InterCityExperimental

Heutzutage findet sich der ICE eher in der Tagesschau, weil er nicht nur die Bahn zum schwitzen bringt. Aber vor 25 Jahren, am 26. November 1985 waren Betreiber und Bezeichnung noch andere: Die Deutsche Bundesbahn absolvierte eine Rekordfahrt, der InterCityExperimental fegte mit über 400 Stundenkilometer schneller als alle anderen Schienen-gebundenen Züge über die Gleise und in die Abendnachrichten.

http://www.youtube.com/watch?v=DalWU3zNrhw

Bis dorthin hat der InterCityExperimental einige Tests über sich ergehen lassen müssen, sogar ein Dummy der Nase des InterCity Express wurde gefertigt, um Luftströme daran erproben. Wer den Zustand dieses Modells schon für traurig hält, sollte sich einmal mit dem der Baureihe 403 (alt) vertraut machen, die übrigens erstmals als Intercity-Expreß firmierte und später ihre Baureihe an die dritte Generation des ICE abtreten musste. Zwischenzeitlich war die Euphorie übrigens so überschwänglich, dass sogar darüber nachgedacht worden war, den „ICE-G“ im Güterverkehr zwischen regulären Fernverkehr auf die Schiene zu bringen.

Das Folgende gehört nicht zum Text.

<file path="src/design/ccu_consts.svh">
`ifndef CCU_CONSTS_SVH
`define CCU_CONSTS_SVH

// Instruction RAM geometry
`define CCU_ADDR_W      16
`define CCU_ISA_W       128
`define CCU_OPCODE_W    8       // Low bits of every word

// Network control
`define CCU_LAYER_W     20
`define CCU_NUM_TGT     3       // CCU, SYA, POL

// Block lengths in words, per target
`define CCU_WORDS_CCU   1
`define CCU_WORDS_SYA   2
`define CCU_WORDS_POL   2

`endif

</file>
<file path="src/design/ccu_isa_pkg.sv">
`include "ccu_consts.svh"

package ccu_isa_pkg;

    // Opcode in the low byte, equal to the target index
    typedef enum logic [`CCU_OPCODE_W-1:0] {
        OP_CCU = 8'd0,
        OP_SYA = 8'd1,
        OP_POL = 8'd2
    } opcode_e;

    typedef logic [`CCU_ISA_W-1:0]   isa_word_t;
    typedef logic [`CCU_ADDR_W-1:0]  isa_addr_t;
    typedef logic [1:0]              word_idx_t;    // Matched word within a block
    typedef logic [`CCU_LAYER_W-1:0] layer_cnt_t;

    // Field vectors carried in the words
    typedef logic [1:0]  mode_t;
    typedef logic [15:0] idx_t;         // Point count
    typedef logic [11:0] chn_t;         // Input channels
    typedef logic [19:0] qnt_scale_t;   // Requant multiplier
    typedef logic [7:0]  act_t;         // Shift and zero point
    typedef logic [5:0]  knn_k_t;       // Neighbours per point

endpackage

</file>
<file path="src/design/ccu_cfg_pkg.sv">
package ccu_cfg_pkg;

    // Target index, also the opcode of its blocks
    typedef enum logic [1:0] {
        TGT_CCU = 2'd0,
        TGT_SYA = 2'd1,
        TGT_POL = 2'd2
    } tgt_e;

    // Systolic array layer config
    typedef struct packed {
        ccu_isa_pkg::mode_t      mode;
        ccu_isa_pkg::idx_t       nip;
        ccu_isa_pkg::chn_t       chi;
        ccu_isa_pkg::qnt_scale_t scale;
        ccu_isa_pkg::act_t       shift;
        ccu_isa_pkg::act_t       zp;
        ccu_isa_pkg::isa_addr_t  act_base;     // Activation read base
        ccu_isa_pkg::isa_addr_t  wgt_base;     // Weight read base
        ccu_isa_pkg::isa_addr_t  ofm_base;     // Output map write base
    } sya_cfg_t;

    // Pooling core config
    typedef struct packed {
        ccu_isa_pkg::knn_k_t     k;
        ccu_isa_pkg::idx_t       nip;
        ccu_isa_pkg::chn_t       chi;
        ccu_isa_pkg::isa_addr_t  map_base;     // Neighbour map read base
    } pol_cfg_t;

endpackage

</file>
<file path="src/design/ccu_sequencer.sv">
`timescale 1ns/1ps

module ccu_sequencer (
    input  logic                    clk,
    input  logic                    rst_n,
    input  logic                    start_i,
    input  logic                    sya_rdy_i,
    input  logic                    pol_rdy_i,
    input  logic                    cfg_taken_i,
    input  ccu_isa_pkg::layer_cnt_t num_layers_i,
    output logic                    fetch_go_o,
    output ccu_cfg_pkg::tgt_e       grant_o,
    output logic                    net_done_o,
    output logic                    sya_rst_o,
    output logic                    pol_rst_o,
    output logic                    idle_o
);

    import ccu_isa_pkg::*;
    import ccu_cfg_pkg::*;

    typedef enum logic [1:0] {
        ST_IDLE,
        ST_ARB,
        ST_CFG,
        ST_DONE
    } state_e;

    state_e     state_q;
    state_e     state_d;
    logic       ccu_req_q;      // Own layer-count block still pending
    logic       any_req;
    tgt_e       arb_tgt;
    layer_cnt_t sya_cnt_q;
    layer_cnt_t sya_cnt_nxt;
    logic       sya_taken;
    logic       net_fnh;

    //==========================================================================
    // Fixed priority, CCU first, then SYA, then POL
    //==========================================================================
    always_comb begin
        if (ccu_req_q) begin
            arb_tgt = TGT_CCU;
        end else if (sya_rdy_i) begin
            arb_tgt = TGT_SYA;
        end else begin
            arb_tgt = TGT_POL;
        end
    end

    assign any_req = ccu_req_q | sya_rdy_i | pol_rdy_i;

    // Layer count is the number of SYA deliveries
    assign sya_taken   = cfg_taken_i & (grant_o == TGT_SYA);
    assign sya_cnt_nxt = sya_cnt_q + layer_cnt_t'(1);
    assign net_fnh     = sya_taken & (num_layers_i != '0) & (sya_cnt_nxt == num_layers_i);

    //==========================================================================
    // Top FSM
    //==========================================================================
    always_comb begin
        state_d = state_q;
        case (state_q)
            ST_IDLE: if (start_i) state_d = ST_ARB;
            ST_ARB:  if (any_req) state_d = ST_CFG;
            ST_CFG: begin
                if (net_fnh) begin
                    state_d = ST_DONE;
                end else if (cfg_taken_i) begin
                    state_d = ST_ARB;
                end
            end
            ST_DONE: state_d = ST_IDLE;
            default: state_d = ST_IDLE;
        endcase
    end

    always_ff @(posedge clk or negedge rst_n) begin
        if (!rst_n) begin
            state_q <= ST_IDLE;
        end else begin
            state_q <= state_d;
        end
    end

    // Grant latched with a one-cycle go strobe
    always_ff @(posedge clk or negedge rst_n) begin
        if (!rst_n) begin
            grant_o    <= TGT_CCU;
            fetch_go_o <= 1'b0;
        end else begin
            fetch_go_o <= (state_q == ST_ARB) & any_req;
            if ((state_q == ST_ARB) && any_req) begin
                grant_o <= arb_tgt;
            end
        end
    end

    always_ff @(posedge clk or negedge rst_n) begin
        if (!rst_n) begin
            ccu_req_q <= 1'b0;
            sya_cnt_q <= '0;
        end else if (state_q == ST_IDLE) begin
            ccu_req_q <= 1'b1;     // Re-armed for every network
            sya_cnt_q <= '0;
        end else begin
            if (cfg_taken_i && grant_o == TGT_CCU) begin
                ccu_req_q <= 1'b0;
            end
            if (sya_taken) begin
                sya_cnt_q <= sya_cnt_nxt;
            end
        end
    end

    assign net_done_o = (state_q == ST_DONE);
    assign idle_o     = (state_q == ST_IDLE);
    assign sya_rst_o  = idle_o;    // Targets held in reset between networks
    assign pol_rst_o  = idle_o;

endmodule

</file>
<file path="src/design/isa_fetch.sv">
`timescale 1ns/1ps
`include "ccu_consts.svh"

module isa_fetch (
    input  logic                   clk,
    input  logic                   rst_n,
    input  logic                   idle_i,
    input  logic                   fetch_go_i,
    input  ccu_cfg_pkg::tgt_e      grant_i,
    output ccu_isa_pkg::isa_addr_t glb_addr_o,
    output logic                   glb_addr_vld_o,
    input  logic                   glb_addr_rdy_i,
    input  ccu_isa_pkg::isa_word_t glb_dat_i,
    input  logic                   glb_dat_vld_i,
    output logic                   glb_dat_rdy_o,
    output ccu_isa_pkg::isa_word_t word_o,
    output logic                   word_stb_o,
    output ccu_isa_pkg::word_idx_t word_idx_o,
    output logic                   word_last_o
);

    import ccu_isa_pkg::*;

    typedef enum logic [1:0] {
        PH_OFF,
        PH_ADDR,
        PH_DATA
    } phase_e;

    phase_e    phase_q;
    isa_addr_t rd_ptr_q [`CCU_NUM_TGT];
    word_idx_t cnt_q;               // Matched words so far
    word_idx_t blk_len;
    opcode_e   tgt_op;
    logic      addr_hs;
    logic      dat_hs;
    logic      op_match;

    assign tgt_op = opcode_e'(`CCU_OPCODE_W'(grant_i));

    always_comb begin
        case (tgt_op)
            OP_SYA:  blk_len = word_idx_t'(`CCU_WORDS_SYA);
            OP_POL:  blk_len = word_idx_t'(`CCU_WORDS_POL);
            default: blk_len = word_idx_t'(`CCU_WORDS_CCU);
        endcase
    end

    assign addr_hs  = glb_addr_vld_o & glb_addr_rdy_i;
    assign dat_hs   = glb_dat_vld_i & glb_dat_rdy_o;
    assign op_match = (glb_dat_i[`CCU_OPCODE_W-1:0] == tgt_op);

    assign glb_addr_vld_o = (phase_q == PH_ADDR);
    assign glb_dat_rdy_o  = (phase_q == PH_DATA);   // One read outstanding
    assign glb_addr_o     = rd_ptr_q[grant_i];

    assign word_o      = glb_dat_i;
    assign word_stb_o  = dat_hs & op_match;
    assign word_idx_o  = cnt_q;
    assign word_last_o = (cnt_q == blk_len - word_idx_t'(1));

    //==========================================================================
    // Per-target read pointers
    //==========================================================================
    always_ff @(posedge clk or negedge rst_n) begin
        if (!rst_n) begin
            for (int i = 0; i < `CCU_NUM_TGT; i++) begin
                rd_ptr_q[i] <= '0;
            end
        end else if (idle_i) begin
            for (int i = 0; i < `CCU_NUM_TGT; i++) begin
                rd_ptr_q[i] <= '0;
            end
        end else if (addr_hs) begin
            rd_ptr_q[grant_i] <= rd_ptr_q[grant_i] + isa_addr_t'(1);
        end
    end

    // Read phases, foreign words just trigger the next read
    always_ff @(posedge clk or negedge rst_n) begin
        if (!rst_n) begin
            phase_q <= PH_OFF;
            cnt_q   <= '0;
        end else begin
            case (phase_q)
                PH_OFF: begin
                    if (fetch_go_i) begin
                        phase_q <= PH_ADDR;
                        cnt_q   <= '0;
                    end
                end
                PH_ADDR: if (addr_hs) phase_q <= PH_DATA;
                PH_DATA: begin
                    if (dat_hs) begin
                        phase_q <= (op_match && word_last_o) ? PH_OFF : PH_ADDR;
                        if (op_match) begin
                            cnt_q <= cnt_q + word_idx_t'(1);
                        end
                    end
                end
                default: phase_q <= PH_OFF;
            endcase
        end
    end

endmodule

</file>
<file path="src/design/isa_decoder.sv">
`timescale 1ns/1ps
`include "ccu_consts.svh"

module isa_decoder (
    input  logic                    clk,
    input  logic                    rst_n,
    input  ccu_cfg_pkg::tgt_e       grant_i,
    input  ccu_isa_pkg::isa_word_t  word_i,
    input  logic                    word_stb_i,
    input  ccu_isa_pkg::word_idx_t  word_idx_i,
    input  logic                    word_last_i,
    input  logic                    sya_rdy_i,
    input  logic                    pol_rdy_i,
    output ccu_isa_pkg::layer_cnt_t num_layers_o,
    output ccu_cfg_pkg::sya_cfg_t   sya_cfg_o,
    output ccu_cfg_pkg::pol_cfg_t   pol_cfg_o,
    output logic                    sya_cfg_vld_o,
    output logic                    pol_cfg_vld_o,
    output logic                    cfg_taken_o
);

    import ccu_isa_pkg::*;
    import ccu_cfg_pkg::*;

    // Fields packed upward from just above the opcode
    localparam int FLD_LSB     = `CCU_OPCODE_W;
    localparam int SYA_NIP_LSB = FLD_LSB + $bits(mode_t);
    localparam int SYA_CHI_LSB = SYA_NIP_LSB + $bits(idx_t);
    localparam int SYA_SCL_LSB = SYA_CHI_LSB + $bits(chn_t);
    localparam int SYA_SFT_LSB = SYA_SCL_LSB + $bits(qnt_scale_t);
    localparam int SYA_ZP_LSB  = SYA_SFT_LSB + $bits(act_t);
    localparam int SYA_WGT_LSB = FLD_LSB + $bits(isa_addr_t);
    localparam int SYA_OFM_LSB = SYA_WGT_LSB + $bits(isa_addr_t);
    localparam int POL_CHI_LSB = FLD_LSB + $bits(idx_t);
    localparam int POL_MAP_LSB = FLD_LSB + $bits(knn_k_t);

    sya_cfg_t   sya_q;
    pol_cfg_t   pol_q;
    layer_cnt_t layers_q;
    logic       sya_vld_q;
    logic       pol_vld_q;
    logic       ccu_taken_q;
    logic       blk_done;

    assign blk_done = word_stb_i & word_last_i;

    //==========================================================================
    // Field extraction
    //==========================================================================
    always_ff @(posedge clk) begin
        if (word_stb_i) begin
            case (grant_i)
                TGT_SYA: begin
                    if (word_idx_i == word_idx_t'(0)) begin
                        sya_q.mode  <= word_i[FLD_LSB     +: $bits(mode_t)];
                        sya_q.nip   <= word_i[SYA_NIP_LSB +: $bits(idx_t)];
                        sya_q.chi   <= word_i[SYA_CHI_LSB +: $bits(chn_t)];
                        sya_q.scale <= word_i[SYA_SCL_LSB +: $bits(qnt_scale_t)];
                        sya_q.shift <= word_i[SYA_SFT_LSB +: $bits(act_t)];
                        sya_q.zp    <= word_i[SYA_ZP_LSB  +: $bits(act_t)];
                    end else begin
                        sya_q.act_base <= word_i[FLD_LSB     +: $bits(isa_addr_t)];
                        sya_q.wgt_base <= word_i[SYA_WGT_LSB +: $bits(isa_addr_t)];
                        sya_q.ofm_base <= word_i[SYA_OFM_LSB +: $bits(isa_addr_t)];
                    end
                end
                TGT_POL: begin
                    if (word_idx_i == word_idx_t'(0)) begin
                        pol_q.nip <= word_i[FLD_LSB     +: $bits(idx_t)];
                        pol_q.chi <= word_i[POL_CHI_LSB +: $bits(chn_t)];
                    end else begin
                        pol_q.k        <= word_i[FLD_LSB     +: $bits(knn_k_t)];
                        pol_q.map_base <= word_i[POL_MAP_LSB +: $bits(isa_addr_t)];
                    end
                end
                default: ;   // CCU word handled below
            endcase
        end
    end

    // Layer count feeds the finish compare
    always_ff @(posedge clk or negedge rst_n) begin
        if (!rst_n) begin
            layers_q <= '0;
        end else if (word_stb_i && grant_i == TGT_CCU) begin
            layers_q <= word_i[FLD_LSB +: $bits(layer_cnt_t)];
        end
    end

    //==========================================================================
    // Delivery to targets
    //==========================================================================
    always_ff @(posedge clk or negedge rst_n) begin
        if (!rst_n) begin
            sya_vld_q   <= 1'b0;
            pol_vld_q   <= 1'b0;
            ccu_taken_q <= 1'b0;
        end else begin
            ccu_taken_q <= blk_done & (grant_i == TGT_CCU);   // Own ready is implied
            if (sya_vld_q && sya_rdy_i) begin
                sya_vld_q <= 1'b0;
            end else if (blk_done && grant_i == TGT_SYA) begin
                sya_vld_q <= 1'b1;
            end
            if (pol_vld_q && pol_rdy_i) begin
                pol_vld_q <= 1'b0;
            end else if (blk_done && grant_i == TGT_POL) begin
                pol_vld_q <= 1'b1;
            end
        end
    end

    assign cfg_taken_o   = ccu_taken_q | (sya_vld_q & sya_rdy_i) | (pol_vld_q & pol_rdy_i);
    assign num_layers_o  = layers_q;
    assign sya_cfg_o     = sya_q;
    assign pol_cfg_o     = pol_q;
    assign sya_cfg_vld_o = sya_vld_q;
    assign pol_cfg_vld_o = pol_vld_q;

endmodule

</file>
<file path="src/design/ccu_top.sv">
`timescale 1ns/1ps

module ccu_top (
    input  logic                   clk,
    input  logic                   rst_n,
    input  logic                   start_i,
    output ccu_isa_pkg::isa_addr_t glb_addr_o,
    output logic                   glb_addr_vld_o,
    input  logic                   glb_addr_rdy_i,
    input  ccu_isa_pkg::isa_word_t glb_dat_i,
    input  logic                   glb_dat_vld_i,
    output logic                   glb_dat_rdy_o,
    output ccu_cfg_pkg::sya_cfg_t  sya_cfg_o,
    output logic                   sya_cfg_vld_o,
    input  logic                   sya_rdy_i,
    output logic                   sya_rst_o,
    output ccu_cfg_pkg::pol_cfg_t  pol_cfg_o,
    output logic                   pol_cfg_vld_o,
    input  logic                   pol_rdy_i,
    output logic                   pol_rst_o,
    output logic                   net_done_o
);

    import ccu_isa_pkg::*;
    import ccu_cfg_pkg::*;

    logic       fetch_go;
    tgt_e       grant;
    logic       idle;
    logic       cfg_taken;
    layer_cnt_t num_layers;
    isa_word_t  word;
    logic       word_stb;
    word_idx_t  word_idx;
    logic       word_last;

    ccu_sequencer u_sequencer (
        .clk          (clk),
        .rst_n        (rst_n),
        .start_i      (start_i),
        .sya_rdy_i    (sya_rdy_i),
        .pol_rdy_i    (pol_rdy_i),
        .cfg_taken_i  (cfg_taken),
        .num_layers_i (num_layers),
        .fetch_go_o   (fetch_go),
        .grant_o      (grant),
        .net_done_o   (net_done_o),
        .sya_rst_o    (sya_rst_o),
        .pol_rst_o    (pol_rst_o),
        .idle_o       (idle)
    );

    isa_fetch u_fetch (
        .clk            (clk),
        .rst_n          (rst_n),
        .idle_i         (idle),
        .fetch_go_i     (fetch_go),
        .grant_i        (grant),
        .glb_addr_o     (glb_addr_o),
        .glb_addr_vld_o (glb_addr_vld_o),
        .glb_addr_rdy_i (glb_addr_rdy_i),
        .glb_dat_i      (glb_dat_i),
        .glb_dat_vld_i  (glb_dat_vld_i),
        .glb_dat_rdy_o  (glb_dat_rdy_o),
        .word_o         (word),
        .word_stb_o     (word_stb),
        .word_idx_o     (word_idx),
        .word_last_o    (word_last)
    );

    isa_decoder u_decoder (
        .clk           (clk),
        .rst_n         (rst_n),
        .grant_i       (grant),
        .word_i        (word),
        .word_stb_i    (word_stb),
        .word_idx_i    (word_idx),
        .word_last_i   (word_last),
        .sya_rdy_i     (sya_rdy_i),
        .pol_rdy_i     (pol_rdy_i),
        .num_layers_o  (num_layers),
        .sya_cfg_o     (sya_cfg_o),
        .pol_cfg_o     (pol_cfg_o),
        .sya_cfg_vld_o (sya_cfg_vld_o),
        .pol_cfg_vld_o (pol_cfg_vld_o),
        .cfg_taken_o   (cfg_taken)
    );

endmodule

</file>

Dann vergingen über zwanzig Jahre, in der „Die neue Bahn“ der ersten Generation ein neues Interieur aber ansonsten den Anschluss verpasste. Bereits der ICE war seinerzeit im Hintertreffen, aber mit dem mutigen Schritt hin zum eigenen System hatte die Bundesbahn den richtigen Schritt unternommen. Was folgte war die Wiedervereinigung, in deren Windschatten die Einführung des ICE auf der Neubaustrecke Fulda-Würzburg zur Nebensache bei der Zusammenlegung zweier Staatsbahnen wurde. Plötzlich war Wundenlecken an der innerdeutschen Grenze wichtiger als Wunderwerke, und nicht zuletzt gelang den Spindoktoren der typisch deutschen (Wirtschafts-)Einheit bei der Bahn was ihr bei der Übernahme der ostdeutschen Ökonomie durch die Treuhand gelungen war: Umsturz-artige Einführung der Marktwirtschaft und (bei der Bahn nur beinah) Privatisierung im großen Stil. Das ehemalige Staatsunternehmen Bundesbahn will seither an die Börse, aber macht mit immer neuen Schreckensmeldungen aus ausgedünnten Unternehmensbereichen und überfüllten Zügen Schlagzeilen.

Inzwischen hält der TGV übrigens den Weltrekord, bei sagenhaften 574,8 km/h. Was zeigt das es auch ohne deutsche Technik und Privatisierung Marke „Der Markt wird es schon richten!“™ geht. Auch von der Rekordfahrt gibt es, ganz zeitgemäß, einen musikalisch unterlegten, vor Stolz strotzenden, mitreißenden Mitschnitt der französischen Staatsbahn und des beteiligten Konsortiums. In acht Minuten bekommt man den Nervenkitzel gepaart mit moderner französische Lebensart vor Augen geführt, die diese Geschwindigkeit mit sich bringt:

Wenn Mehdorn, sein Nachfolger und dessen Nachfolger nur den Funken einer Ahnung vom Geschäft hätten, und nicht aus allen möglichen Branchen hinzugezogen und mit goldenem Handschlag wieder verabschiedet würden, wenn die deutsche Politik sich mehr um den öffentlichen Verkehr kümmern als in Dienstwagenaffären verwickeln würde, dann würde man auch hierzulande solche Videos drehen und einen neuen InterCityExperimental wieder in der Tagesschau sehen können.